European wind arrays have resulted in some surrounding areas deemed no-fishing areas because of the proximity to the turbines, resulting in fishermen losing access to fish and areas they have depended on for generations to harvest fish. This is a risk many Maine fishermen do not want to gamble on.

“Every bit of where they have marked (for potential offshore wind farms) is prime tuna and lobster bottom,” said fisherman Michael Myers.

Then there is the financial concern. Rhode Island’s Block Island wind array energy started at 24.4 cents per kwh, more than double the price paid for power from conventional sources. Add to this annual increases of 3.5 percent for life of the contract. Energy consumers have taken the wind power company to court about this.

With right whale regulation struggles, seafood trade tariffs, a global pandemic, and government and state restrictions and regulations prohibiting the numbers of days fishermen can fish and limiting what they can catch, now is not the time to experiment with a wind array. The Gulf of Maine should not be used as a guinea pig.

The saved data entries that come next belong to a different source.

**src/rtl/pps_pkg.sv**
```systemverilog
`timescale 1ns / 1ps

package pps_pkg;

	// Table size and derived widths
	localparam int MAX_PROCS = 16;
	localparam int IDX_W     = (MAX_PROCS > 1) ? $clog2(MAX_PROCS) : 1;
	localparam int CNT_W     = $clog2(MAX_PROCS + 1);
	localparam int TIME_W    = 24;
	localparam int SUM_W     = 32;
	localparam int TIDX_W    = 4;

	localparam logic [TIME_W-1:0] TIME_MAX = {TIME_W{1'b1}};
	localparam logic [SUM_W-1:0]  SUM_MAX  = {SUM_W{1'b1}};

	// Command codes
	localparam logic [1:0] MODE_CLEAR = 2'd0;
	localparam logic [1:0] MODE_LOAD  = 2'd1;
	localparam logic [1:0] MODE_TICK  = 2'd2;

	// One table entry as stored in the task memory
	typedef struct packed {
		logic [15:0] arrival;
		logic [15:0] burst;
		logic [15:0] remaining;
		logic [7:0]  prio;
	} task_entry_t;

	// Write-side control of the task table
	typedef struct packed {
		logic              en;        // write entry, clear its done flag
		logic [IDX_W-1:0]  addr;
		task_entry_t       data;
		logic              set_done;  // mark entry at addr complete
		logic              clr_all;   // drop every done flag
	} tbl_wr_t;

	// Saturating accumulate
	function automatic logic [SUM_W-1:0] sat_add(input logic [SUM_W-1:0] a,
		input logic [SUM_W-1:0] b);
		logic [SUM_W:0] s;
		s = {1'b0, a} + {1'b0, b};
		return s[SUM_W] ? SUM_MAX : s[SUM_W-1:0];
	endfunction

	// Low bits of a table index as reported on the result port
	function automatic logic [TIDX_W-1:0] port_index(input logic [IDX_W-1:0] idx);
		logic [IDX_W+TIDX_W-1:0] w;
		w = (IDX_W + TIDX_W)'(idx);
		return w[TIDX_W-1:0];
	endfunction

endpackage

```
**src/rtl/preemptive_priority_scheduler_unit.sv**
```systemverilog
`timescale 1ns / 1ps
// Clear, load and the unused command go from accept to the emit state and then to the result register.
// A tick scans the task memory one entry per cycle, then updates the chosen entry;
// when a task completes, the turnaround, waiting and sum states follow before the emit state.
// One command at a time; a new one is taken while the last result waits.
// Reset (async, active low) empties the table and zeroes time and totals.
module preemptive_priority_scheduler_unit (
	input  logic                           clk,
	input  logic                           arst_n,
	input  logic                           req_valid,
	output logic                           req_stall,
	input  logic [1:0]                     mode,
	input  logic [15:0]                    arrival,
	input  logic [15:0]                    burst,
	input  logic [7:0]                     priority_req,
	output logic                           rsp_valid,
	input  logic                           rsp_stall,
	output logic                           status,
	output logic                           ran,
	output logic [pps_pkg::TIDX_W-1:0]     task_index,
	output logic                           finished,
	output logic [pps_pkg::TIME_W-1:0]     finish_time,
	output logic [pps_pkg::TIME_W-1:0]     turnaround,
	output logic [pps_pkg::TIME_W-1:0]     waiting,
	output logic                           all_done,
	output logic [pps_pkg::SUM_W-1:0]      total_turnaround,
	output logic [pps_pkg::SUM_W-1:0]      total_waiting,
	output logic [pps_pkg::TIME_W-1:0]     now_time
);
	import pps_pkg::*;

	localparam logic [2:0] S_IDLE = 3'd0;
	localparam logic [2:0] S_SCAN = 3'd1;
	localparam logic [2:0] S_UPD  = 3'd2;
	localparam logic [2:0] S_TAT  = 3'd3;
	localparam logic [2:0] S_WT   = 3'd4;
	localparam logic [2:0] S_SUMW = 3'd5;
	localparam logic [2:0] S_EMIT = 3'd6;

	logic [2:0]        state_q;
	logic [CNT_W-1:0]  entry_cnt_q;
	logic [CNT_W-1:0]  done_cnt_q;
	logic [TIME_W-1:0] time_q;
	logic [SUM_W-1:0]  sum_tat_q;
	logic [SUM_W-1:0]  sum_wt_q;

	// Scan pipeline
	logic [CNT_W-1:0]  scan_cnt_q;
	logic              pend_s1;
	logic [IDX_W-1:0]  pidx_s1;

	// Best candidate so far
	logic              found_q;
	logic [IDX_W-1:0]  best_idx_q;
	task_entry_t       best_q;

	// Per-command result
	logic              res_status_q;
	logic              res_ran_q;
	logic [TIDX_W-1:0] res_idx_q;
	logic              res_fin_q;
	logic [TIME_W-1:0] res_ftime_q;
	logic [TIME_W-1:0] res_tat_q;
	logic [TIME_W-1:0] res_wt_q;

	// Output register
	logic              rsp_valid_q;
	logic              status_q;
	logic              ran_q;
	logic [TIDX_W-1:0] task_index_q;
	logic              finished_q;
	logic [TIME_W-1:0] finish_time_q;
	logic [TIME_W-1:0] turnaround_q;
	logic [TIME_W-1:0] waiting_q;
	logic              all_done_q;
	logic [SUM_W-1:0]  tot_turn_q;
	logic [SUM_W-1:0]  total_wt_q;
	logic [TIME_W-1:0] now_time_q;

	tbl_wr_t           tbl_wr;
	logic              rd_en;
	logic [IDX_W-1:0]  rd_addr;
	task_entry_t       rd_entry;
	logic              rd_done;

	logic              req_acc;
	logic              tbl_full;
	logic              scan_issue;
	logic              cand_ok;
	logic              cand_better;
	logic [15:0]       rem_dec;
	logic [TIME_W-1:0] time_next;
	logic              emit_go;

	pps_table u_table (
		.clk      (clk),
		.arst_n   (arst_n),
		.wr       (tbl_wr),
		.rd_en    (rd_en),
		.rd_addr  (rd_addr),
		.rd_entry (rd_entry),
		.rd_done  (rd_done)
	);

	assign req_stall = (state_q != S_IDLE);
	assign req_acc   = req_valid && (state_q == S_IDLE);
	assign tbl_full  = (entry_cnt_q >= CNT_W'(MAX_PROCS));

	// Scan: issue one read per cycle, judge the entry in the cycle after its read
	assign scan_issue = (state_q == S_SCAN) && (scan_cnt_q < entry_cnt_q);
	assign rd_en      = scan_issue;
	assign rd_addr    = scan_cnt_q[IDX_W-1:0];

	assign cand_ok = pend_s1 && !rd_done &&
		(TIME_W'(rd_entry.arrival) <= time_q);
	assign cand_better = !found_q || (rd_entry.prio < best_q.prio) ||
		((rd_entry.prio == best_q.prio) && (rd_entry.arrival < best_q.arrival));

	assign rem_dec   = best_q.remaining - 16'd1;
	assign time_next = (time_q == TIME_MAX) ? time_q : time_q + TIME_W'(1);

	// Table writes: clear and load at accept, remaining-count write-back after the scan.
	// Scan reads and the write-back never overlap since commands are serialized.
	always_comb begin
		tbl_wr          = '0;
		tbl_wr.addr     = entry_cnt_q[IDX_W-1:0];
		tbl_wr.data.arrival   = arrival;
		tbl_wr.data.burst     = (burst == 16'd0) ? 16'd1 : burst;
		tbl_wr.data.remaining = (burst == 16'd0) ? 16'd1 : burst;
		tbl_wr.data.prio      = priority_req;
		if (req_acc && (mode == MODE_CLEAR)) begin
			tbl_wr.clr_all = 1'b1;
		end else if (req_acc && (mode == MODE_LOAD) && !tbl_full) begin
			tbl_wr.en = 1'b1;
		end else if ((state_q == S_UPD) && found_q) begin
			tbl_wr.addr           = best_idx_q;
			tbl_wr.data           = best_q;
			tbl_wr.data.remaining = rem_dec;
			tbl_wr.en             = 1'b1;
			tbl_wr.set_done       = (rem_dec == 16'd0);
		end
	end

	// Best entry with the decremented count, stored back into best_q (the table's en path clears done unless set_done)
	task_entry_t upd_data;
	assign upd_data = '{arrival: best_q.arrival, burst: best_q.burst,
		remaining: rem_dec, prio: best_q.prio};

	assign emit_go = (state_q == S_EMIT) && (!rsp_valid_q || !rsp_stall);

	// Command sequencer
	always_ff @(posedge clk or negedge arst_n) begin
		if (!arst_n) begin
			state_q      <= S_IDLE;
			entry_cnt_q  <= '0;
			done_cnt_q   <= '0;
			time_q       <= '0;
			sum_tat_q    <= '0;
			sum_wt_q     <= '0;
			scan_cnt_q   <= '0;
			pend_s1      <= 1'b0;
			pidx_s1      <= '0;
			found_q      <= 1'b0;
			best_idx_q   <= '0;
			best_q       <= '0;
			res_status_q <= 1'b0;
			res_ran_q    <= 1'b0;
			res_idx_q    <= '0;
			res_fin_q    <= 1'b0;
			res_ftime_q  <= '0;
			res_tat_q    <= '0;
			res_wt_q     <= '0;
		end else begin
			case (state_q)
				S_IDLE: begin
					if (req_acc) begin
						res_status_q <= 1'b0;
						res_ran_q    <= 1'b0;
						res_idx_q    <= '0;
						res_fin_q    <= 1'b0;
						res_ftime_q  <= '0;
						res_tat_q    <= '0;
						res_wt_q     <= '0;
						scan_cnt_q   <= '0;
						pend_s1      <= 1'b0;
						found_q      <= 1'b0;
						state_q      <= S_EMIT;
						case (mode)
							MODE_CLEAR: begin
								entry_cnt_q <= '0;
								done_cnt_q  <= '0;
								time_q      <= '0;
								sum_tat_q   <= '0;
								sum_wt_q    <= '0;
							end
							MODE_LOAD: begin
								if (tbl_full) begin
									res_status_q <= 1'b1;
								end else begin
									entry_cnt_q <= entry_cnt_q + CNT_W'(1);
								end
							end
							MODE_TICK: begin
								state_q <= S_SCAN;
							end
							default: begin
								state_q <= S_EMIT;
							end
						endcase
					end
				end
				S_SCAN: begin
					pend_s1 <= scan_issue;
					pidx_s1 <= rd_addr;
					if (scan_issue) begin
						scan_cnt_q <= scan_cnt_q + CNT_W'(1);
					end
					if (cand_ok && cand_better) begin
						found_q    <= 1'b1;
						best_idx_q <= pidx_s1;
						best_q     <= rd_entry;
					end
					if (!scan_issue && !pend_s1) begin
						state_q <= S_UPD;
					end
				end
				S_UPD: begin
					time_q  <= time_next;
					state_q <= S_EMIT;
					if (found_q) begin
						res_ran_q <= 1'b1;
						res_idx_q <= port_index(best_idx_q);
						best_q    <= upd_data;
						if (rem_dec == 16'd0) begin
							res_fin_q   <= 1'b1;
							res_ftime_q <= time_next;
							done_cnt_q  <= done_cnt_q + CNT_W'(1);
							state_q     <= S_TAT;
						end
					end
				end
				S_TAT: begin
					res_tat_q <= res_ftime_q - TIME_W'(best_q.arrival);
					state_q   <= S_WT;
				end
				S_WT: begin
					res_wt_q  <= (res_tat_q >= TIME_W'(best_q.burst)) ?
						res_tat_q - TIME_W'(best_q.burst) : '0;
					sum_tat_q <= sat_add(sum_tat_q, SUM_W'(res_tat_q));
					state_q   <= S_SUMW;
				end
				S_SUMW: begin
					sum_wt_q <= sat_add(sum_wt_q, SUM_W'(res_wt_q));
					state_q  <= S_EMIT;
				end
				S_EMIT: begin
					if (emit_go) begin
						state_q <= S_IDLE;
					end
				end
				default: begin
					state_q <= S_IDLE;
				end
			endcase
		end
	end

	// Result register toward the consumer
	always_ff @(posedge clk or negedge arst_n) begin
		if (!arst_n) begin
			rsp_valid_q <= 1'b0;
		end else if (emit_go) begin
			rsp_valid_q <= 1'b1;
		end else if (!rsp_stall) begin
			rsp_valid_q <= 1'b0;
		end
	end

	always_ff @(posedge clk) begin
		if (emit_go) begin
			status_q      <= res_status_q;
			ran_q         <= res_ran_q;
			task_index_q  <= res_idx_q;
			finished_q    <= res_fin_q;
			finish_time_q <= res_ftime_q;
			turnaround_q  <= res_tat_q;
			waiting_q     <= res_wt_q;
			all_done_q    <= (done_cnt_q == entry_cnt_q);
			tot_turn_q    <= sum_tat_q;
			total_wt_q    <= sum_wt_q;
			now_time_q    <= time_q;
		end
	end

	assign rsp_valid        = rsp_valid_q;
	assign status           = status_q;
	assign ran              = ran_q;
	assign task_index       = task_index_q;
	assign finished         = finished_q;
	assign finish_time      = finish_time_q;
	assign turnaround       = turnaround_q;
	assign waiting          = waiting_q;
	assign all_done         = all_done_q;
	assign total_turnaround = tot_turn_q;
	assign total_waiting    = total_wt_q;
	assign now_time         = now_time_q;

	// Checks
	a_done_le_entries: assert property (@(posedge clk) disable iff (!arst_n)
		done_cnt_q <= entry_cnt_q)
		else $error("completed count exceeds loaded count");

	a_entries_bounded: assert property (@(posedge clk) disable iff (!arst_n)
		entry_cnt_q <= CNT_W'(MAX_PROCS))
		else $error("task table count out of range");

	a_finish_implies_ran: assert property (@(posedge clk) disable iff (!arst_n)
		rsp_valid_q && finished_q |-> ran_q)
		else $error("completion reported for an idle tick");

	a_writeback_no_scan: assert property (@(posedge clk) disable iff (!arst_n)
		tbl_wr.set_done |-> !rd_en && (state_q == S_UPD))
		else $error("table write-back overlaps a scan read");

endmodule

```
**src/rtl/pps_table.sv**
```systemverilog
`timescale 1ns / 1ps

module pps_table (
	input  logic                          clk,
	input  logic                          arst_n,
	input  pps_pkg::tbl_wr_t              wr,
	input  logic                          rd_en,
	input  logic [pps_pkg::IDX_W-1:0]     rd_addr,
	output pps_pkg::task_entry_t          rd_entry,
	output logic                          rd_done
);
	import pps_pkg::*;

	task_entry_t           mem [MAX_PROCS];
	logic [MAX_PROCS-1:0]  done_q;
	task_entry_t           rd_entry_q;
	logic                  rd_done_q;

	// Task memory: one write port, one registered read port
	always_ff @(posedge clk) begin
		if (wr.en) begin
			mem[wr.addr] <= wr.data;
		end
		if (rd_en) begin
			rd_entry_q <= mem[rd_addr];
		end
	end

	// Completion flags, cleared at reset and by a table clear;
	// a completing write-back sets the flag, any other entry write clears it
	always_ff @(posedge clk or negedge arst_n) begin
		if (!arst_n) begin
			done_q    <= '0;
			rd_done_q <= 1'b0;
		end else begin
			if (wr.clr_all) begin
				done_q <= '0;
			end else if (wr.set_done) begin
				done_q[wr.addr] <= 1'b1;
			end else if (wr.en) begin
				done_q[wr.addr] <= 1'b0;
			end
			if (rd_en) begin
				rd_done_q <= done_q[rd_addr];
			end
		end
	end

	assign rd_entry = rd_entry_q;
	assign rd_done  = rd_done_q;

endmodule

```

“My biggest concern is that fisherman from all types of fisheries will lose bottom and never get it back,” said fisherman Erik Waterman. “This is our livelihood; our pie keeps getting sliced. I’m afraid that if we allow one wind turbine power cable ashore it is going to snowball up and down the coast.”

Shelley Fleming Wigglesworth is a freelance journalist based in Kennebunkport, Maine.

[This op-ed has been edited to correct the size, scale and location of the wind pilot project, which is a single 11-MW turbine off Maine's Monehgan Island.

In 2019, the governor signed a bill for the PUC contract for the one-turbine project near Monhegan, which had been permitted by the state in prior years. While there is a proposed offshore research array, no federal application has been made for it, no PUC process has yet occurred, and no legislation has been signed regarding it.]